Like so many other creatures that populate the poetry of Oliver, the swan is not really the subject. The subject is not really nature. And the nature is not realistically addressed. The description of the swan uses metaphorical language throughout to create this disconnect from a realistic portrait. Nature is never realistically portrayed in Oliver’s poetry because in Oliver’s poetry nature is always perfect. It can do no wrong because such concepts deny the purity of acting naturally. She is not just an adherent of the Rousseau school which considers the “natural state” of things to be the most honest means of existence. Living in a “natural state” means living beyond the corruptibility of man’s attempts to impose authority over natural impulses. The swan, for instance, is living in its natural state by lazily floating down the river all night, but as soon as the morning light arrives it follows its nature by taking to the air. The floating is lazy, but the bird is not because the bird is just following instinct in not taking off into the mystery of the darkness.

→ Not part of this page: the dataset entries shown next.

$ cat src/sv/dtt_pkg.sv
// dtt_pkg: request mode codes, sequencer states and scan kinds for the
// deadline timer table. No dependencies.
`default_nettype none

package dtt_pkg;

  // request modes
  localparam logic [2:0] MODE_ADD     = 3'd0;
  localparam logic [2:0] MODE_CANCEL  = 3'd1;
  localparam logic [2:0] MODE_REFRESH = 3'd2;
  localparam logic [2:0] MODE_RESET   = 3'd3;
  localparam logic [2:0] MODE_EXPIRE  = 3'd4;
  localparam logic [2:0] MODE_QUERY   = 3'd5;

  // rollover window after reset: one hour in ms
  localparam logic [31:0] WINDOW_RESET = 32'(60 * 60 * 1000);

  // width of the interval_ms result field
  localparam int IV_BITS = 48;

  typedef enum logic [3:0] {
    ST_IDLE,
    ST_DECODE,
    ST_FREE,
    ST_ADD_WR,
    ST_REFRESH_WR,
    ST_RESET_CHK,
    ST_RESET_WR,
    ST_SCAN,
    ST_POST,
    ST_FIRE
  } state_t;

  // what one pass over the slots looks for
  typedef enum logic [1:0] {
    SK_EARLIEST,
    SK_DUE,
    SK_MINDUE
  } scan_kind_t;

endpackage

`default_nettype wire

$ cat src/sv/deadline_timer_table_top.sv
// deadline_timer_table_top: timer slot table with a slot-serial compare unit.
// Depends on dtt_pkg (modes, states, scan kinds).
//
//  channel  | ports                                   | handshake
//  ---------+-----------------------------------------+--------------------------
//  request  | in_mode in_now_ms in_slot in_period_ms  | start && !busy
//           | in_repeat_req in_restart_now            |
//  result   | out_ok out_result_slot out_interval_ms  | out_valid, one cycle,
//           | out_front_notify out_fired out_last     | no back pressure
//  config   | cfg_rollover_window_ms                  | cfg_valid && cfg_ready
//
// Cancel, failed refresh, unused modes, refresh and a reset that ends at its check
// give their result without a slot scan. A slot scan reads one memory entry per
// cycle. Query and an expire check run a scan, reset runs one after its check, and
// add runs one after a free-slot search, which ends with a failed result on a
// full table. An expire check with due slots runs a further scan after each fired
// slot but the last. Reset clears all slots to inactive at once; no clearing pass
// is needed. busy drops in the cycle of the last result; the receiver cannot stall
// results.
`default_nettype none

module deadline_timer_table_top #(
  parameter int TIMER_SLOTS = 16,
  parameter int TIME_BITS   = 48
) (
  input  wire logic        clk,
  input  wire logic        rst_n,
  // request
  input  wire logic        start,
  output logic             busy,
  input  wire logic [2:0]  in_mode,
  input  wire logic [47:0] in_now_ms,
  input  wire logic [3:0]  in_slot,
  input  wire logic [47:0] in_period_ms,
  input  wire logic        in_repeat_req,
  input  wire logic        in_restart_now,
  // result
  output logic             out_valid,
  output logic             out_ok,
  output logic [3:0]       out_result_slot,
  output logic [47:0]      out_interval_ms,
  output logic             out_front_notify,
  output logic             out_fired,
  output logic             out_last,
  // config
  input  wire logic        cfg_valid,
  output logic             cfg_ready,
  input  wire logic [31:0] cfg_rollover_window_ms
);

  localparam int IDX_W = $clog2(TIMER_SLOTS);
  localparam int CNT_W = IDX_W + 1;
  localparam int IV_W  = dtt_pkg::IV_BITS;

  typedef logic [TIME_BITS-1:0] tm_t;
  typedef logic [IDX_W-1:0]     idx_t;
  typedef logic [CNT_W-1:0]     cnt_t;

  // now plus period, saturating at all ones
  function automatic tm_t sat_add(input tm_t a, input tm_t b);
    logic [TIME_BITS:0] s;
    s = {1'b0, a} + {1'b0, b};
    return s[TIME_BITS] ? '1 : s[TIME_BITS-1:0];
  endfunction

  // slot memories; period entry carries the repeat flag on top
  tm_t                  dl_mem [TIMER_SLOTS];
  logic [TIME_BITS:0]   pr_mem [TIMER_SLOTS];
  tm_t                  dl_rd_r;
  logic [TIME_BITS:0]   pr_rd_r;

  logic [TIMER_SLOTS-1:0] active_r;
  logic [TIMER_SLOTS-1:0] due_r;

  // request fields
  logic [2:0] mode_r;
  tm_t        now_r;
  logic [3:0] slot_r;
  tm_t        per_r;
  logic       rep_r;
  logic       fnow_r;
  logic       slot_vld_r;

  // sequencer state
  dtt_pkg::state_t     state_r, state_nxt;
  dtt_pkg::scan_kind_t kind_r, kind_nxt;
  cnt_t       cnt_r, cnt_nxt;
  idx_t       tgt_r, tgt_nxt;
  logic       best_found_r, best_found_nxt;
  idx_t       best_idx_r, best_idx_nxt;
  tm_t        best_dl_r, best_dl_nxt;
  logic [TIME_BITS:0] best_pr_r, best_pr_nxt;
  logic       any_r, any_nxt;
  cnt_t       due_cnt_r, due_cnt_nxt;
  cnt_t       fire_cnt_r, fire_cnt_nxt;
  logic       roll_r, roll_nxt;
  tm_t        start_r, start_nxt;
  logic       noticed_r, noticed_nxt;
  tm_t        last_check_r, last_check_nxt;
  logic [31:0] window_r;

  // write strobes and result to send
  logic               dl_we, pr_we;
  idx_t               dl_wa, pr_wa;
  tm_t                dl_wd;
  logic [TIME_BITS:0] pr_wd;
  idx_t               rd_addr;
  logic               act_set, act_clr;
  idx_t               act_idx;
  logic               due_we, due_val;
  idx_t               due_idx;
  logic               emit, e_ok, e_fn, e_fi, e_last;
  logic [3:0]         e_slot;
  logic [IV_W-1:0]    e_iv;

  // scan helpers
  logic  accept;
  logic  slot_vld_in;
  cnt_t  cnt_m1;
  idx_t  ci;
  logic  cand;
  logic  scan_go;
  cnt_t  fire_inc;
  logic  is_last;

  assign accept      = start && !busy;
  assign busy        = (state_r != dtt_pkg::ST_IDLE);
  assign cfg_ready   = 1'b1;
  assign slot_vld_in = (32'(in_slot) < 32'(TIMER_SLOTS));
  assign cnt_m1      = cnt_r - cnt_t'(1);
  assign ci          = cnt_m1[IDX_W-1:0];
  assign fire_inc    = fire_cnt_r + cnt_t'(1);
  assign is_last     = (fire_inc == due_cnt_r);
  assign rd_addr     = (state_r == dtt_pkg::ST_SCAN) ? cnt_r[IDX_W-1:0] : tgt_r;

  // slot memories, registered read
  always_ff @(posedge clk) begin
    if (dl_we) dl_mem[dl_wa] <= dl_wd;
    if (pr_we) pr_mem[pr_wa] <= pr_wd;
    dl_rd_r <= dl_mem[rd_addr];
    pr_rd_r <= pr_mem[rd_addr];
  end

  // request capture on transfer
  always_ff @(posedge clk) begin
    if (accept) begin
      mode_r     <= in_mode;
      now_r      <= TIME_BITS'(in_now_ms);
      slot_r     <= in_slot;
      per_r      <= TIME_BITS'(in_period_ms);
      rep_r      <= in_repeat_req;
      fnow_r     <= in_restart_now;
      slot_vld_r <= slot_vld_in;
    end
  end

  // active and due flags
  always_ff @(posedge clk) begin
    if (!rst_n) begin
      active_r <= '0;
      due_r    <= '0;
    end else begin
      if (act_set) active_r[act_idx] <= 1'b1;
      if (act_clr) active_r[act_idx] <= 1'b0;
      if (due_we)  due_r[due_idx]    <= due_val;
    end
  end

  // rollover window register
  always_ff @(posedge clk) begin
    if (!rst_n) begin
      window_r <= dtt_pkg::WINDOW_RESET;
    end else if (cfg_valid && cfg_ready) begin
      window_r <= cfg_rollover_window_ms;
    end
  end

  // sequencer registers
  always_ff @(posedge clk) begin
    if (!rst_n) begin
      state_r      <= dtt_pkg::ST_IDLE;
      kind_r       <= dtt_pkg::SK_EARLIEST;
      cnt_r        <= '0;
      noticed_r    <= 1'b0;
      last_check_r <= '0;
      best_found_r <= 1'b0;
      any_r        <= 1'b0;
      due_cnt_r    <= '0;
      fire_cnt_r   <= '0;
      roll_r       <= 1'b0;
    end else begin
      state_r      <= state_nxt;
      kind_r       <= kind_nxt;
      cnt_r        <= cnt_nxt;
      noticed_r    <= noticed_nxt;
      last_check_r <= last_check_nxt;
      best_found_r <= best_found_nxt;
      any_r        <= any_nxt;
      due_cnt_r    <= due_cnt_nxt;
      fire_cnt_r   <= fire_cnt_nxt;
      roll_r       <= roll_nxt;
    end
  end

  // datapath registers without reset
  always_ff @(posedge clk) begin
    tgt_r      <= tgt_nxt;
    best_idx_r <= best_idx_nxt;
    best_dl_r  <= best_dl_nxt;
    best_pr_r  <= best_pr_nxt;
    start_r    <= start_nxt;
  end

  // next state, memory writes and result
  always_comb begin
    state_nxt      = state_r;
    kind_nxt       = kind_r;
    cnt_nxt        = cnt_r;
    tgt_nxt        = tgt_r;
    best_found_nxt = best_found_r;
    best_idx_nxt   = best_idx_r;
    best_dl_nxt    = best_dl_r;
    best_pr_nxt    = best_pr_r;
    any_nxt        = any_r;
    due_cnt_nxt    = due_cnt_r;
    fire_cnt_nxt   = fire_cnt_r;
    roll_nxt       = roll_r;
    start_nxt      = start_r;
    noticed_nxt    = noticed_r;
    last_check_nxt = last_check_r;
    dl_we   = 1'b0;
    dl_wa   = tgt_r;
    dl_wd   = sat_add(now_r, per_r);
    pr_we   = 1'b0;
    pr_wa   = tgt_r;
    pr_wd   = {rep_r, per_r};
    act_set = 1'b0;
    act_clr = 1'b0;
    act_idx = tgt_r;
    due_we  = 1'b0;
    due_val = 1'b0;
    due_idx = ci;
    emit    = 1'b0;
    e_ok    = 1'b0;
    e_slot  = '0;
    e_iv    = '0;
    e_fn    = 1'b0;
    e_fi    = 1'b0;
    e_last  = 1'b1;
    cand    = 1'b0;
    scan_go = 1'b0;

    case (state_r)
      dtt_pkg::ST_IDLE: begin
        if (start) begin
          tgt_nxt   = slot_vld_in ? idx_t'(in_slot) : '0;
          state_nxt = dtt_pkg::ST_DECODE;
        end
      end

      dtt_pkg::ST_DECODE: begin
        case (mode_r)
          dtt_pkg::MODE_ADD: begin
            cnt_nxt   = '0;
            state_nxt = dtt_pkg::ST_FREE;
          end
          dtt_pkg::MODE_CANCEL: begin
            emit   = 1'b1;
            e_slot = slot_r;
            if (slot_vld_r && active_r[tgt_r]) begin
              act_clr = 1'b1;
              e_ok    = 1'b1;
            end
            state_nxt = dtt_pkg::ST_IDLE;
          end
          dtt_pkg::MODE_REFRESH: begin
            if (slot_vld_r && active_r[tgt_r]) begin
              state_nxt = dtt_pkg::ST_REFRESH_WR;
            end else begin
              emit      = 1'b1;
              e_slot    = slot_r;
              state_nxt = dtt_pkg::ST_IDLE;
            end
          end
          dtt_pkg::MODE_RESET: begin
            if (slot_vld_r) begin
              state_nxt = dtt_pkg::ST_RESET_CHK;
            end else begin
              emit      = 1'b1;
              e_slot    = slot_r;
              state_nxt = dtt_pkg::ST_IDLE;
            end
          end
          dtt_pkg::MODE_EXPIRE: begin
            roll_nxt     = (now_r < last_check_r) &&
                           ((last_check_r - now_r) > TIME_BITS'(window_r));
            due_cnt_nxt  = '0;
            fire_cnt_nxt = '0;
            kind_nxt     = dtt_pkg::SK_DUE;
            scan_go      = 1'b1;
          end
          dtt_pkg::MODE_QUERY: begin
            noticed_nxt = 1'b0;
            kind_nxt    = dtt_pkg::SK_EARLIEST;
            scan_go     = 1'b1;
          end
          default: begin
            emit      = 1'b1;
            state_nxt = dtt_pkg::ST_IDLE;
          end
        endcase
      end

      // lowest free slot, one flag per cycle
      dtt_pkg::ST_FREE: begin
        if (!active_r[cnt_r[IDX_W-1:0]]) begin
          tgt_nxt   = cnt_r[IDX_W-1:0];
          state_nxt = dtt_pkg::ST_ADD_WR;
        end else if (cnt_r == cnt_t'(TIMER_SLOTS - 1)) begin
          emit      = 1'b1;
          state_nxt = dtt_pkg::ST_IDLE;
        end else begin
          cnt_nxt = cnt_r + cnt_t'(1);
        end
      end

      dtt_pkg::ST_ADD_WR: begin
        dl_we    = 1'b1;
        pr_we    = 1'b1;
        act_set  = 1'b1;
        kind_nxt = dtt_pkg::SK_EARLIEST;
        scan_go  = 1'b1;
      end

      dtt_pkg::ST_REFRESH_WR: begin
        dl_we     = 1'b1;
        dl_wd     = sat_add(now_r, pr_rd_r[TIME_BITS-1:0]);
        emit      = 1'b1;
        e_ok      = 1'b1;
        e_slot    = slot_r;
        state_nxt = dtt_pkg::ST_IDLE;
      end

      // reset: unchanged period counted from the old start is a no-op
      dtt_pkg::ST_RESET_CHK: begin
        if (per_r == pr_rd_r[TIME_BITS-1:0] && !fnow_r) begin
          emit      = 1'b1;
          e_ok      = 1'b1;
          e_slot    = slot_r;
          state_nxt = dtt_pkg::ST_IDLE;
        end else if (!active_r[tgt_r]) begin
          emit      = 1'b1;
          e_slot    = slot_r;
          state_nxt = dtt_pkg::ST_IDLE;
        end else begin
          if (fnow_r) begin
            start_nxt = now_r;
          end else if (dl_rd_r >= pr_rd_r[TIME_BITS-1:0]) begin
            start_nxt = dl_rd_r - pr_rd_r[TIME_BITS-1:0];
          end else begin
            start_nxt = '0;
          end
          state_nxt = dtt_pkg::ST_RESET_WR;
        end
      end

      dtt_pkg::ST_RESET_WR: begin
        dl_we    = 1'b1;
        dl_wd    = sat_add(start_r, per_r);
        pr_we    = 1'b1;
        pr_wd    = {pr_rd_r[TIME_BITS], per_r};
        kind_nxt = dtt_pkg::SK_EARLIEST;
        scan_go  = 1'b1;
      end

      // issue slot cnt, compare slot cnt-1 against the running best
      dtt_pkg::ST_SCAN: begin
        if (cnt_r != '0) begin
          case (kind_r)
            dtt_pkg::SK_EARLIEST: cand = active_r[ci];
            dtt_pkg::SK_DUE:      cand = active_r[ci] && (roll_r || dl_rd_r <= now_r);
            dtt_pkg::SK_MINDUE:   cand = due_r[ci];
            default:              cand = 1'b0;
          endcase
          if (kind_r == dtt_pkg::SK_DUE) begin
            due_we  = 1'b1;
            due_val = cand;
            if (cand) due_cnt_nxt = due_cnt_r + cnt_t'(1);
            if (active_r[ci]) any_nxt = 1'b1;
          end
          if (cand && (!best_found_r || dl_rd_r < best_dl_r)) begin
            best_found_nxt = 1'b1;
            best_idx_nxt   = ci;
            best_dl_nxt    = dl_rd_r;
            best_pr_nxt    = pr_rd_r;
          end
        end
        if (cnt_r == cnt_t'(TIMER_SLOTS)) begin
          state_nxt = dtt_pkg::ST_POST;
        end else begin
          cnt_nxt = cnt_r + cnt_t'(1);
        end
      end

      dtt_pkg::ST_POST: begin
        case (kind_r)
          dtt_pkg::SK_EARLIEST: begin
            emit      = 1'b1;
            e_ok      = 1'b1;
            state_nxt = dtt_pkg::ST_IDLE;
            if (mode_r == dtt_pkg::MODE_QUERY) begin
              if (best_found_r) begin
                e_slot = 4'(best_idx_r);
                e_iv   = (now_r >= best_dl_r) ? '0 : IV_W'(best_dl_r - now_r);
              end else begin
                e_iv = '1;
              end
            end else begin
              // add or reset: notice when the new slot is in front
              e_slot = (mode_r == dtt_pkg::MODE_ADD) ? 4'(tgt_r) : slot_r;
              if (best_found_r && best_idx_r == tgt_r && !noticed_r) begin
                e_fn        = 1'b1;
                noticed_nxt = 1'b1;
              end
            end
          end
          dtt_pkg::SK_DUE: begin
            if (!any_r) begin
              emit      = 1'b1;
              e_ok      = 1'b1;
              state_nxt = dtt_pkg::ST_IDLE;
            end else begin
              last_check_nxt = now_r;
              if (due_cnt_r == '0) begin
                emit      = 1'b1;
                e_ok      = 1'b1;
                state_nxt = dtt_pkg::ST_IDLE;
              end else begin
                state_nxt = dtt_pkg::ST_FIRE;
              end
            end
          end
          default: begin
            state_nxt = dtt_pkg::ST_FIRE;
          end
        endcase
      end

      // report the earliest pending due slot, then rearm or free it
      dtt_pkg::ST_FIRE: begin
        emit         = 1'b1;
        e_ok         = 1'b1;
        e_fi         = 1'b1;
        e_slot       = 4'(best_idx_r);
        e_last       = is_last;
        fire_cnt_nxt = fire_inc;
        due_we       = 1'b1;
        due_val      = 1'b0;
        due_idx      = best_idx_r;
        act_idx      = best_idx_r;
        dl_wa        = best_idx_r;
        if (best_pr_r[TIME_BITS]) begin
          dl_we = 1'b1;
          dl_wd = sat_add(now_r, best_pr_r[TIME_BITS-1:0]);
        end else begin
          act_clr = 1'b1;
        end
        if (is_last) begin
          state_nxt = dtt_pkg::ST_IDLE;
        end else begin
          kind_nxt = dtt_pkg::SK_MINDUE;
          scan_go  = 1'b1;
        end
      end

      default: begin
        state_nxt = dtt_pkg::ST_IDLE;
      end
    endcase

    // start of a slot pass
    if (scan_go) begin
      cnt_nxt        = '0;
      best_found_nxt = 1'b0;
      any_nxt        = 1'b0;
      state_nxt      = dtt_pkg::ST_SCAN;
    end
  end

  // result registers, one cycle per transfer
  always_ff @(posedge clk) begin
    if (!rst_n) begin
      out_valid <= 1'b0;
    end else begin
      out_valid <= emit;
    end
  end

  always_ff @(posedge clk) begin
    if (emit) begin
      out_ok           <= e_ok;
      out_result_slot  <= e_slot;
      out_interval_ms  <= e_iv;
      out_front_notify <= e_fn;
      out_fired        <= e_fi;
      out_last         <= e_last;
    end
  end

endmodule

`default_nettype wire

The final query posed to the reader by the speaker in this poem is a greater plot twist than the revelation of Keyser Soze. This poem commences with the speaker asking the reader if they, too, witnessed the magnificence of a swan majestically rising into the air from the dark waters of a muddy river. The poem ends with the jaw-dropping transition to an interrogation: “And have you changed your life?” Few could possibly have predicted that the swan changing from a sitting duck in the water to a “white cross Streaming across the sky” would become the mechanism for a subtly veiled existential challenge for the reader to metaphorically make the same outrageous leap in the circumstances of their current situation. In Mary Oliver’s the inhabitants of the natural world around us can do no wrong and have much us to teach us about how to create a utopian ideal.